START Material shown
<file path="config.mk">
export PLATFORM = sky130hd
export DESIGN_NAME = pc_fetch
export DESIGN_NICKNAME = d
export VERILOG_FILES = /design/src/rtl/pc_fetch.sv
export SDC_FILE = /design/constraint.sdc
export NUM_CORES = 1
export LEC_CHECK = 0
export ABC_AREA = 1
export BUFFER_PORTS_ARGS = -buffer_cell sky130_fd_sc_hd__buf_2
export CAP_MARGIN = 25
export CORE_MARGIN = 4
export CORE_UTILIZATION = 57
export CTS_CLUSTER_SIZE = 14
export DETAILED_ROUTE_END_ITERATION = 16
export PLACE_DENSITY = 0.88
export RECOVER_POWER = 50
export SYNTH_ARGS = -nofsm -noshare
export SYNTH_HDL_FRONTEND = slang
export SYNTH_SLANG_ARGS = --single-unit
</file>
<file path="constraint.sdc">
create_clock -name clk -period 7.6 [get_ports clk]
set_clock_uncertainty 0.2 [all_clocks]
set_input_delay 1.52 -clock clk [delete_from_list [all_inputs] [get_ports clk]]
set_output_delay 1.52 -clock clk [all_outputs]
set_load 0.01 [all_outputs]
</file>
<file path="src/rtl/pc_fetch.sv">
// Instruction fetch stage: PC register, next-PC selection, alignment/range
// fault detection, halt handling and a saturating retired-instruction counter.
module pc_fetch #(
  parameter int                 DWIDTH    = 32,
  parameter int                 WIDTH     = 8,
  parameter logic [DWIDTH-1:0]  BOOT_ADDR = '0
) (
  input  logic              clk,
  input  logic              rst,
  input  logic              stall,
  input  logic [1:0]        pc_src,
  input  logic [DWIDTH-1:0] imm,
  input  logic [DWIDTH-1:0] jalr_target,
  input  logic              halt_req,
  input  logic [DWIDTH-1:0] instr_in,
  output logic [WIDTH-1:0]  A,
  output logic [DWIDTH-1:0] instr_out,
  output logic [DWIDTH-1:0] pc_out,
  output logic [DWIDTH-1:0] pc_plus4,
  output logic              valid,
  output logic              halted,
  output logic              fault,
  output logic [DWIDTH-1:0] fault_pc,
  output logic [31:0]       retired
);

  typedef enum logic [1:0] {
    S_BOOT  = 2'b00,
    S_RUN   = 2'b01,
    S_HALT  = 2'b10,
    S_FAULT = 2'b11
  } state_t;

  localparam logic [DWIDTH-1:0] NOP_INSTR = DWIDTH'(32'h0000_0013);
  localparam logic [DWIDTH-1:0] PC_STEP   = DWIDTH'(4);
  localparam logic [DWIDTH-1:0] BIT0_MASK = ~DWIDTH'(1);

  state_t              state_q, state_d;
  logic [DWIDTH-1:0]   pc_q, pc_d;
  logic [DWIDTH-1:0]   fault_pc_q, fault_pc_d;
  logic [31:0]         retired_q, retired_d;

  logic [DWIDTH-1:0]   seq_pc;
  logic [DWIDTH-1:0]   next_pc;
  logic                next_bad;
  logic [31:0]         retired_inc;

  assign seq_pc = pc_q + PC_STEP;

  // Next-PC mux; all sums wrap naturally at DWIDTH bits.
  always_comb begin
    next_pc = seq_pc;
    unique case (pc_src)
      2'b01:   next_pc = pc_q + imm;
      2'b10:   next_pc = jalr_target & BIT0_MASK;
      default: next_pc = seq_pc;
    endcase
  end

  // Misaligned, or beyond the byte-addressable instruction memory.
  assign next_bad = (next_pc[1:0] != 2'b00) || ((next_pc >> WIDTH) != '0);

  assign retired_inc = (retired_q == 32'hFFFF_FFFF) ? retired_q : retired_q + 32'd1;

  // NOTE: every always_comb output gets a default first so no path can infer a latch.
  always_comb begin
    state_d    = state_q;
    pc_d       = pc_q;
    fault_pc_d = fault_pc_q;
    retired_d  = retired_q;
    unique case (state_q)
      S_BOOT: state_d = S_RUN;
      S_RUN: begin
        if (!stall) begin
          if (halt_req) begin
            state_d   = S_HALT;
            retired_d = retired_inc;
          end else if (next_bad) begin
            state_d    = S_FAULT;
            fault_pc_d = next_pc;
          end else begin
            pc_d      = next_pc;
            retired_d = retired_inc;
          end
        end
      end
      S_HALT:  state_d = S_HALT;
      S_FAULT: state_d = S_FAULT;
      default: state_d = S_BOOT;
    endcase
  end

  // NOTE: sequential state uses non-blocking assignments so all registers update together.
  always_ff @(posedge clk or posedge rst) begin
    if (rst) begin
      state_q    <= S_BOOT;
      pc_q       <= BOOT_ADDR;
      fault_pc_q <= '0;
      retired_q  <= '0;
    end else begin
      state_q    <= state_d;
      pc_q       <= pc_d;
      fault_pc_q <= fault_pc_d;
      retired_q  <= retired_d;
    end
  end

  assign A         = pc_q[WIDTH-1:0];
  assign pc_out    = pc_q;
  assign pc_plus4  = seq_pc;
  assign valid     = (state_q == S_RUN);
  assign halted    = (state_q == S_HALT);
  assign fault     = (state_q == S_FAULT);
  assign fault_pc  = fault_pc_q;
  assign retired   = retired_q;
  assign instr_out = valid ? instr_in : NOP_INSTR;

endmodule

</file>
== Word level (Yosys, flattened, before mapping) ==
Index checks and enable logic that the tools add are counted.
Cells by class
  bitwise operators: 3
  equality and inequality tests: 9
  reductions and logical operators: 8
  mux-type cells: 9
  add/sub/neg operators: 3
Operator list (number)
  32-bit 2-to-1 mux: 4
  32-bit case mux with 2 select lines: 1
  32-bit by 1-bit adder with 32-bit output (second input constant): 1
  32-bit by 3-bit adder with 32-bit output (second input constant): 1
  32-bit adder: 1
  32-bit equality test (second input constant): 1
  32-bit nonzero test: 1
  2-bit case mux with 4 select lines: 1
  4-bit AND reduction: 2
  2-bit equality test (second input constant): 3
  2-bit 2-to-1 mux: 3
  2-bit by 1-bit equality test with 1-bit output (second input constant): 2
  2-bit != test (second input constant): 2
  3-bit by 2-bit != test with 1-bit output (second input constant): 1
  1-bit inverter: 3
  3-bit AND reduction: 1
  2-bit zero test: 1
  2-bit AND reduction: 1
  2-bit nonzero test: 1
  1-bit logical OR: 1
Word-level totals
  word-level logic and storage cells: 36
  bits of input ports: 102
  flip-flop bits (word level): 98

== Logic depth before layout (Yosys ltp) ==
  word-level depth: 8
  mapped depth: 25
  depth with buffers taken out: 24

== Worst setup path after synthesis ==
Ideal clock, no wire load.
  kind: input -> register
  start: input port imm[0]
  end: register retired_q[22], in the netlist retired[22]
  arrival time: 3.834 ns
  slack: 3.449 ns
  buffers on the path: 1
  stages on the path: 24
  path through: ha_1 > inv_1 > fa_1 > inv_1 > nand3_1 > nand3_1 > nand2_1 > nand2_1 > nand2_1 > nand2_1 > nand2_1 > nand2_1 > nand2_1 > nand3_1 > nand2_1 > o21ai_0 > nand3_1 > nor2_1 > nand2_4 > nand2_8 > nand3_4 > buf_6 > nand2_1 > nand2_1
On the way
  longest elaborated chain between the ends: 6
  elaborated cells between the ends (all ways): 7
  those cells by class: add/sub: 1; eq/ne: 1; mux: 1; reduce/logical: 4
Ends and longest elaborated chain
  start, declared: line 12  | input logic [DWIDTH-1:0] imm,
  32-bit adder (*): line 54  | 2'b01: next_pc = pc_q + imm;
  32-bit case mux with 2 select lines (*): line 53  | unique case (pc_src)
  32-bit nonzero test / 2-bit nonzero test (equally long branches): line 61  | assign next_bad = (next_pc[1:0] != 2'b00) || ((next_pc >> WIDTH) != '0);
  1-bit logical OR (*): line 61
  2-bit != test (no source line) (*)
  3-bit AND reduction (no source line) (*)
  end signal, assigned: line 104  | retired_q <= retired_d;
  end, declared: line 41  | logic [31:0] retired_q, retired_d;
Mark *: on every way between the ends. The rest lies on a longest branch, timed or not.
A chain may end at the register's enable or synchronous reset.

==> impl_metrics.env <==
export IMPL_status="finished, violations left"
export IMPL_violations="capacitance limit, slew limit"
export IMPL_worstSetupEndpoint="pc_out[13]"
export IMPL_wl_um=32500
export IMPL_area_growth_pct=18.1
export IMPL_synthAdderAreaFrac=0.0525
export IMPL_clock_latency_ps=350
export IMPL_clock_path_buffers=2
export IMPL_design_area_mm2=0.0103
export IMPL_fmax_ghz=0.184
export IMPL_fp_dieArea_mm2=0.0174
export IMPL_synth_cell_types=44
export IMPL_grt_pass1_vias=9486
export IMPL_synthSimpleGateAreaFrac=0.424
export IMPL_cp_top_family="buffers and inverters"
export IMPL_tightest_slew_ps=3230
export IMPL_finalHoldViolCount=0
export IMPL_worstSetupPathType="input port to async pin"
export IMPL_p_per_area_mw_per_mm2=114
export IMPL_die_x_um=132
export IMPL_reg2reg_from="pc_out[0]"
export IMPL_dp_hpwl_um=25800
export IMPL_postPlaceCellArea_mm2=0.0101
export IMPL_post_cts_setup_buffers=0
export IMPL_drv_cap=2
export IMPL_wl_met1_um=12900
export IMPL_r2r_end="pc_out[21]"
export IMPL_grt_usage=0.361
export IMPL_grt_pass1_wl_um=50600
export IMPL_required_ps=7130
export IMPL_syn_nets=1577
export IMPL_vias=10400
export IMPL_fp_row_count=44
export IMPL_vias_per_cell=5.56
export IMPL_drt_iter0_markers=1227
export IMPL_wl_met3_um=3130
export IMPL_highest_signal_layer="met4"
export IMPL_detail_route_antenna_nets=0
export IMPL_critPathMaxStageDelay_ps=2350
export IMPL_htree_levels=3
export IMPL_synth_xor_area_frac=0.0331
export IMPL_muxShareOfSynthArea=0
export IMPL_cp_num_cells=3
export IMPL_postCtsHoldBufs=0
export IMPL_slew_violations=101
export IMPL_cts_buffers=9
export IMPL_holdCritStartpoint="fault_pc[28]"
export IMPL_port_buffers=271
export IMPL_ios=273
export IMPL_cp_cell_sequence="buf_2 > clkinvlp_2 > clkbuf_1"
export IMPL_cp_max_fo=61
export IMPL_synthCells=1439
export IMPL_antenna_found_initial=0
export IMPL_synth_compound_area_share=0.0747
export IMPL_cts_root_buf="clkbuf_16"
export IMPL_start_util=0.592
export IMPL_cts_resized=0
export IMPL_ys_warn_count=0
export IMPL_leakage_nw=6.03
export IMPL_fin_crit_ps=5440
export IMPL_cp_buffers_inverters=3
export IMPL_yosysSeqAreaShare=0.281
export IMPL_synth_edf_count=0
export IMPL_cts_sinks=98
export IMPL_antenna_cells=0
export IMPL_fin_crit_sh=0.715
export IMPL_vdd_ir_drop_max_uv=111
export IMPL_synth_seq_cells=98
export IMPL_cp_slowest_cell="clkbuf_1"
export IMPL_final_cell_mix="499 x nand2_1, 243 x inv_1, 187 x buf_2"
export IMPL_reg2regPathDepth=23
export IMPL_maxSlewHeadroom=-1.16
export IMPL_place_congestion=1.01
export IMPL_wl_per_cell_um=17.4
export IMPL_die_h_um=132
export IMPL_arrival_ps=4970
export IMPL_fin_tns_setup_ps=0
export IMPL_grt_start_max_net_pins=64
export IMPL_setup_violations=0
export IMPL_hold_class="flip-flop to flip-flop"
export IMPL_clk_pin_slew_ps=70
export IMPL_layout_drive_gt1_share=0.139
export IMPL_met2_length_um=15000
export IMPL_rrSetupSlack_ps=3220
export IMPL_drc=0
export IMPL_first_pass_iters=7
export IMPL_worstSetupStartpoint="rst"
export IMPL_cts_tree="yes"
export IMPL_syn_avg_cell_area_um2=6.07
export IMPL_ys_flop_type="dfrtp_1"
export IMPL_core_area_mm2=0.0148
export IMPL_mostFrequentLayoutCell="nand2_1"
export IMPL_synth_top_family_by_area="simple AND/OR/NAND/NOR gates"
export IMPL_overflow=0
export IMPL_nNetsFinal=1817
export IMPL_end_kind="async pin"
export IMPL_async_reset_ff_frac=1.00
export IMPL_cp_start_kind="input port"
export IMPL_syn_cell_area_mm2=0.00873
export IMPL_grt_setup_unrepaired="false"
per-layer routing:
metal,vias up,GRT usage
li1,5009,-
met1,4606,0.475
met2,667,0.599
met3,99,0.0557
met4,0,0.143
met5,-,0
synth_stat cells (all sizes together), types with 2 or more instances:
library cell,count,area [um^2]
a21oi,56,280
and2,3,18.8
buf,30,180
clkbuf,17,63.8
dfrtp,98,2450
ha,35,438
inv,247,927
nand2,502,1910
nand3,104,551
nand3b,10,75.1
nand4,59,375
nor2,120,473
nor3,27,140
nor4,11,68.8
o21a,2,15.0
o21ai,64,320
o21bai,2,15.0
or2,11,68.8
xnor2,9,78.8
xor2,24,210
worst min path at each step:
stage / end / cells past startpoint
final: fault_pc[28] / 2
after global routing: fault_pc[25] / 2
after CTS: fault_pc[27] / 2
after detailed placement: fault_pc[3] / 2
after global placement: fault_pc[28] / 2
after floorplan: fault_pc[3] / 2
layout make-up:
| type | count | area (um^2) |
|---|---|---|
| clock buffer | 9 | 225 |
| inverter | 248 | 932 |
| tap | 184 | 230 |
| sequential | 98 | 2450 |
| timing repair buffer | 276 | 1280 |
| multi-input combinational | 1046 | 5100 |
| fill | 1368 | 4440 |
| clock inverter | 7 | 83.8 |
tightest hold or removal path, stage by stage, from the launching register on:
cell	delay [ps]
dfrtp_1	340
nand2_1	50
o21ai_0	60
power by group:
group          switching (mW)  total (mW)  internal, mW  leakage [nW]
sequential           0.000199       0.521         0.521          1.36
clock                   0.220       0.482         0.261         0.149
combinational           0.115       0.172        0.0568          4.52
total                   0.335        1.17         0.840          6.03
stage by stage:
stage / utilization / worst slack (ps) / hold slack, ps / cells / power, mW
final: 0.699 / 2160 / 288 / 1868 / 1.17
after global routing: 0.699 / 1360 / 306 / 1868 / 1.21
after CTS: 0.706 / 2610 / 285 / 1868 / 1.17
after detailed placement: 0.685 / 2290 / 266 / 1852 / 0.702
after global placement: 0.685 / 2380 / 264 / 1852 / 0.701
after floorplan: - / 3320 / 315 / 1439 / 0.634
state kept, by name, summed over array words and instances, names as in the netlist:
| signal | flops |
|---|---|
| state_q | 2 |
| pc_out | 32 |
| retired | 32 |
| fault_pc | 32 |
kinds of logic (layout without fill, tap and decap cells):
| kind of cell | count (synthesis) | after routing |
|---|---|---|
| AOI/OAI and AO/OA | 127 | 127 |
| xor gates and xnor gates | 33 | 33 |
| adders and majority gates | 36 | 36 |
| buffers and inverters | 295 | 540 |
| DFF | 98 | 98 |
| and+or+nand+nor | 850 | 850 |
Power figures use the tool's default switching activity.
END Material shown
Task: Could you write out, exactly as they stand, only the lines above that begin at the line with "nor3,27,140" and stop after the line with "after floorplan: fault_pc[3] / 2"?

Result:
nor3,27,140
nor4,11,68.8
o21a,2,15.0
o21ai,64,320
o21bai,2,15.0
or2,11,68.8
xnor2,9,78.8
xor2,24,210
worst min path at each step:
stage / end / cells past startpoint
final: fault_pc[28] / 2
after global routing: fault_pc[25] / 2
after CTS: fault_pc[27] / 2
after detailed placement: fault_pc[3] / 2
after global placement: fault_pc[28] / 2
after floorplan: fault_pc[3] / 2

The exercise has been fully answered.